Published online 4 June 2004
Nucleic Acids Research, 2004, Vol. 32, No. 10 3101-3107
© 2004 Oxford University Press
LNA/DNA chimeric oligomers mimic RNA aptamers targeted to the TAR RNA element of HIV-1
1 INSERM U386, Université Victor Segalen, 33076 Bordeaux cédex, France, 2 Institut Européen de Chimie et Biologie, 2 rue Escarpit, 33607 Pessac cédex, France and 3 Santaris Pharma A/S, Bøge Allé 3, DK-2970 Copenhagen, Denmark
*To whom correspondence should be addressed at Institut Européen de Chimie et Biologie, 2 rue Escarpit, 33607 Pessac cédex, France.

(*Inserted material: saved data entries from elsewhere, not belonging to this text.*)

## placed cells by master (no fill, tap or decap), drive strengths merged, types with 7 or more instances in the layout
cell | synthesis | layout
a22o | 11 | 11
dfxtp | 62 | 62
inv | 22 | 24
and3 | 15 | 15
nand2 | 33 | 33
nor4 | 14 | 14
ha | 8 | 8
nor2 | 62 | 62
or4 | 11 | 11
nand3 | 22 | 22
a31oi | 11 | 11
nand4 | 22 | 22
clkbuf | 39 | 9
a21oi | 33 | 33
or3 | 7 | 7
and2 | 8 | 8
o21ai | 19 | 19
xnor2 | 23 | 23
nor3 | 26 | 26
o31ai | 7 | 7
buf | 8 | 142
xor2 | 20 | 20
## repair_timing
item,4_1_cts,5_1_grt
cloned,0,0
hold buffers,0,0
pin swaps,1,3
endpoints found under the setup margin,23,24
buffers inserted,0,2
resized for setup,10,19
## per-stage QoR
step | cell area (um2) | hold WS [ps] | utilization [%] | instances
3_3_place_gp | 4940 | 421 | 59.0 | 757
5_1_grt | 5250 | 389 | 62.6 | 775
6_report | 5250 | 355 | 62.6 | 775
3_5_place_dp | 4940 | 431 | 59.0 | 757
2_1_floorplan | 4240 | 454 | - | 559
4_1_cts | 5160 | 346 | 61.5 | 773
**config.mk**
```make
export PLATFORM = sky130hd
export DESIGN_NAME = csru_div_cell
export DESIGN_NICKNAME = d
export VERILOG_FILES = /design/src/hw/rtl/csru_pkg.sv /design/src/hw/rtl/csru_div_cell.sv
export SDC_FILE = /design/constraint.sdc
export NUM_CORES = 1
export LEC_CHECK = 0
export BUFFER_PORTS_ARGS = -buffer_cell sky130_fd_sc_hd__buf_2
export CORE_ASPECT_RATIO = 2
export CORE_MARGIN = 2
export CORE_UTILIZATION = 53
export DETAILED_ROUTE_END_ITERATION = 8
export PLACE_DENSITY_LB_ADDON = 0.2
export SLEW_MARGIN = 15
export SYNTH_ARGS = -nofsm -noshare
export SYNTH_HDL_FRONTEND = slang
export SYNTH_SLANG_ARGS = --single-unit
```
**constraint.sdc**
```tcl
create_clock -name clk -period 6.29 [get_ports clk]
set_input_delay 0.629 -clock clk [delete_from_list [all_inputs] [get_ports clk]]
set_output_delay 0.629 -clock clk [all_outputs]
set_load 0.05 [all_outputs]
```
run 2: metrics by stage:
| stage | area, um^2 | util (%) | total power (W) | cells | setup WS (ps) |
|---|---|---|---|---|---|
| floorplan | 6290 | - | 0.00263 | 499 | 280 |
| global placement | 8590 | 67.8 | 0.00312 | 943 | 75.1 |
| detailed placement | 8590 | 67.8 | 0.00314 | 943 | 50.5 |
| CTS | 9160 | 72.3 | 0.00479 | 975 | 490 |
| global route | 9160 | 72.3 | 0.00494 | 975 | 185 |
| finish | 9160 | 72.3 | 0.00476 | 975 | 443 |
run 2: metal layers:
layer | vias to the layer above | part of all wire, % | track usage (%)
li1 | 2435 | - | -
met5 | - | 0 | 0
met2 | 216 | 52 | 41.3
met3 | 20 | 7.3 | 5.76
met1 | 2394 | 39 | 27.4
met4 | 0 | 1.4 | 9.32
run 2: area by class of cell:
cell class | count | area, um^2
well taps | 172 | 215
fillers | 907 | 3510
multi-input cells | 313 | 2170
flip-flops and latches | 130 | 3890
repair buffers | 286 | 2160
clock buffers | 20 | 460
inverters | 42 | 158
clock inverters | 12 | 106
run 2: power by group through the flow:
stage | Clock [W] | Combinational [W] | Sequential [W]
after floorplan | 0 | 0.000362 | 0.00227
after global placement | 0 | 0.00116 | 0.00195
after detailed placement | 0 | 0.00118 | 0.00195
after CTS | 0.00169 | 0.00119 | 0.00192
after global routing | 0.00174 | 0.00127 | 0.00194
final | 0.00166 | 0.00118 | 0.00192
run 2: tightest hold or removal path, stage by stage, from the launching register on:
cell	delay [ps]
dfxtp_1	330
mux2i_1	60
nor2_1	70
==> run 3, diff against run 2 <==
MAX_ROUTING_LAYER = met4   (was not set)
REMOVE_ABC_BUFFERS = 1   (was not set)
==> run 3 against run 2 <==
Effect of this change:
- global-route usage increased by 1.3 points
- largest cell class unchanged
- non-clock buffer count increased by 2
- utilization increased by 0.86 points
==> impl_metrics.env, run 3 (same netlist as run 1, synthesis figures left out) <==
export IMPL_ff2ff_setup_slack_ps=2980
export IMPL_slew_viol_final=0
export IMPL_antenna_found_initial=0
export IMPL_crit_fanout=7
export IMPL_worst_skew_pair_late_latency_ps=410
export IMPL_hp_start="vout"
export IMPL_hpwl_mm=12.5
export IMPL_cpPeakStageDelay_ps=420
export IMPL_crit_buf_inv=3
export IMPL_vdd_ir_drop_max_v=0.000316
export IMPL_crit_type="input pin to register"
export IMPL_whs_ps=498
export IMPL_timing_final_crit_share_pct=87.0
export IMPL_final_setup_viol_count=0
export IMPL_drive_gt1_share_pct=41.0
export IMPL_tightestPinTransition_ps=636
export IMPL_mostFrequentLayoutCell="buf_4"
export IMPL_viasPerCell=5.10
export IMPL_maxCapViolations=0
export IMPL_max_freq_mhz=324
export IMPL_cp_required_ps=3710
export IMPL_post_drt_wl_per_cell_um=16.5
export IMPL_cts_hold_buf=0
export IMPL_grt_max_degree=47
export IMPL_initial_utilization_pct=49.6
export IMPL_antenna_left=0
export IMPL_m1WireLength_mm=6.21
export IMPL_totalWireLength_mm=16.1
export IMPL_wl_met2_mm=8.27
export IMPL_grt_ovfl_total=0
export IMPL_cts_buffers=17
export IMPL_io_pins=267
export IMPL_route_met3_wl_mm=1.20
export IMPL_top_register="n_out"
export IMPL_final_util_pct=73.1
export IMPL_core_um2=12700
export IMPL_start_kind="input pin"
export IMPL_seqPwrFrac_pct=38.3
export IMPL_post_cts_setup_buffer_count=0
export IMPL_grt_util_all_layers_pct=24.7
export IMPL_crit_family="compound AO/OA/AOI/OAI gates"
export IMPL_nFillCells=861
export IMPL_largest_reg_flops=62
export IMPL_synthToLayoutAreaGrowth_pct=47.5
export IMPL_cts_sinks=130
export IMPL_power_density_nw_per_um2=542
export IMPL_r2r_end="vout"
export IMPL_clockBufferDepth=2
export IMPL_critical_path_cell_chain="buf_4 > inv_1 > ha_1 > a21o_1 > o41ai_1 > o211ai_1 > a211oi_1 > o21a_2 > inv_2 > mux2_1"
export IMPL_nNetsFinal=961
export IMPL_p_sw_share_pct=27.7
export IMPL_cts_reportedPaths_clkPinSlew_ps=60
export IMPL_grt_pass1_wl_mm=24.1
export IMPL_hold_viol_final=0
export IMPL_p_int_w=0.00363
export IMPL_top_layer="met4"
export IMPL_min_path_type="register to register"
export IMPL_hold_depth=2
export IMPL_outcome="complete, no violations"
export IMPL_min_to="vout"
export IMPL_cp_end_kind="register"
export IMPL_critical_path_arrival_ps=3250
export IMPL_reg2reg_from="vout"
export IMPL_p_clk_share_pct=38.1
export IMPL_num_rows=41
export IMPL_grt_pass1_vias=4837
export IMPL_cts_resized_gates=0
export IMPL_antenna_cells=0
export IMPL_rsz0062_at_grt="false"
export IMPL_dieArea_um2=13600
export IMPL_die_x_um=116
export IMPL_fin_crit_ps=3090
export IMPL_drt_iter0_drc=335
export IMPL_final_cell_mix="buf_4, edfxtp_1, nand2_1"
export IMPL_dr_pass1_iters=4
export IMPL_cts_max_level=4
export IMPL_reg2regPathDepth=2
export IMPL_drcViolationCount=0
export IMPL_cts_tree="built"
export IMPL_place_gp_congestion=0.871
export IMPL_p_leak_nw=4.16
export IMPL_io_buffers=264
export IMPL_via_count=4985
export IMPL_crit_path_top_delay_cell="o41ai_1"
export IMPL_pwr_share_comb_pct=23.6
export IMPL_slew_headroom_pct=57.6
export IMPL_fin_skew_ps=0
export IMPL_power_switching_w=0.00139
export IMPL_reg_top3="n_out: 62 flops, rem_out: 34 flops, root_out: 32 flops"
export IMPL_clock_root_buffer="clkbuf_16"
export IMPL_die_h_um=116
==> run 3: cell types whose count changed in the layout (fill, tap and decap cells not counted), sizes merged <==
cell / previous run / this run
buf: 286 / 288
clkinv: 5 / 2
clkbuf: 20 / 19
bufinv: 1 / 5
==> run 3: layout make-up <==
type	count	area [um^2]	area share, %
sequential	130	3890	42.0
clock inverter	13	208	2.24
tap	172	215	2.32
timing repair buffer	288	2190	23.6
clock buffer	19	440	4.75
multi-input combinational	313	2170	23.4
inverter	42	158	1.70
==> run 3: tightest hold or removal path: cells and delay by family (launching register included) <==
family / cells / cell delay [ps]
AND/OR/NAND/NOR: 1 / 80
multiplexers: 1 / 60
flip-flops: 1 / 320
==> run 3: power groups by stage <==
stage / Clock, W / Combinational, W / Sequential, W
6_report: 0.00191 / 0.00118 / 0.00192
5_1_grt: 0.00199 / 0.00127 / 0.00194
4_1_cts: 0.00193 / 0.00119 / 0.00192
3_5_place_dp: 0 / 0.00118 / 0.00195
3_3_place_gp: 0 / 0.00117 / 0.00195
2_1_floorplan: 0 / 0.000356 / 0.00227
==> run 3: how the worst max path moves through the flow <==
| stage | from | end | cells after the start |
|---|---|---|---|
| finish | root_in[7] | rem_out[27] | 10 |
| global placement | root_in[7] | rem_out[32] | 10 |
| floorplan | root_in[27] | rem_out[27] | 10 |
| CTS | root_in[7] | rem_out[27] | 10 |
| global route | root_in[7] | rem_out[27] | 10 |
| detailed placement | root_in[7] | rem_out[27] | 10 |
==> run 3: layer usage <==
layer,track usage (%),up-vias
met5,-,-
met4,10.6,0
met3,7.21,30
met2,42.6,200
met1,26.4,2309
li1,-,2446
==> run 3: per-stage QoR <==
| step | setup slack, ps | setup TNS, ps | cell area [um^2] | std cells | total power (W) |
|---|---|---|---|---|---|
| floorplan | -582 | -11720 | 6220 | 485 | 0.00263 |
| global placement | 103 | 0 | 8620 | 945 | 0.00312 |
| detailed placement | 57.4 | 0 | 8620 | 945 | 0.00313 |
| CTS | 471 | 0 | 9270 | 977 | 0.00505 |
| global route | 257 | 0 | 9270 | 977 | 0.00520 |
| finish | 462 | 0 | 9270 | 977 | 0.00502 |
<file path="config.mk">
export PLATFORM = sky130hd
export DESIGN_NAME = sfc_ctrl
export DESIGN_NICKNAME = d
export VERILOG_FILES = /design/src/rtl/sfc_pkg.sv /design/src/rtl/sfc_ctrl.sv
export VERILOG_INCLUDE_DIRS = /design/src /design/src/rtl
export SDC_FILE = /design/constraint.sdc
export NUM_CORES = 1
export LEC_CHECK = 0
export ABC_CLOCK_PERIOD_IN_PS = 3650
export CAP_MARGIN = 20
export CORE_UTILIZATION = 33
export CTS_CLUSTER_DIAMETER = 40
export CTS_CLUSTER_SIZE = 40
export DETAILED_ROUTE_END_ITERATION = 6
export DONT_BUFFER_PORTS = 1
export PLACE_DENSITY_LB_ADDON = 0.3
export SYNTH_ARGS = -nofsm -noshare
export SYNTH_HDL_FRONTEND = slang
export SYNTH_SLANG_ARGS = --single-unit
</file>
<file path="constraint.sdc">
create_clock -name clk_i -period 3.65 [get_ports clk_i]
set_input_delay 0 -clock clk_i [delete_from_list [all_inputs] [get_ports clk_i]]
set_output_delay 0 -clock clk_i [all_outputs]
set_load 0.03 [all_outputs]
</file>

Tel: +33 5 40 00 30 50; Fax: +33 5 40 00 30 45; Email: c.diprimo{at}iecb.u-bordeaux.fr
Present address:
Fabien Darfeuille, Department of Cell and Molecular Biology, Microbiology Program, Biomedical Center, Uppsala University, Box 596, S-751 24 Uppsala, Sweden
Received February 27, 2004; Revised April 26, 2004;; Accepted May 13, 2004
One of the major limitations of the use of phosphodiester oligonucleotides in cells is their rapid degradation by nucleases. To date, several chemical modifications have been employed to overcome this issue but insufficient efficacy and/or specificity have limited their in vivo usefulness. In this work conformationally restricted nucleotides, locked nucleic acid (LNA), were investigated to design nuclease resistant aptamers targeted against the HIV-1 TAR RNA. LNA/DNA chimeras were synthesized from a shortened version of the hairpin RNA aptamer identified by in vitro selection against TAR. The results indicate that these modifications confer good protection towards nuclease digestion. Electrophoretic mobility shift assays, thermal denaturation monitored by UV-spectroscopy and surface plasmon resonance experiments identified LNA/DNA TAR ligands that bind to TAR with a dissociation constant in the low nanomolar range as the parent RNA aptamer. The crucial G, A residues that close the aptamer loop remain a key structural determinant for stable LNA/DNA chimeraTAR complexes. This work provides evidence that LNA modifications alternated with DNA can generate stable structured RNA mimics for interacting with folded RNA targets.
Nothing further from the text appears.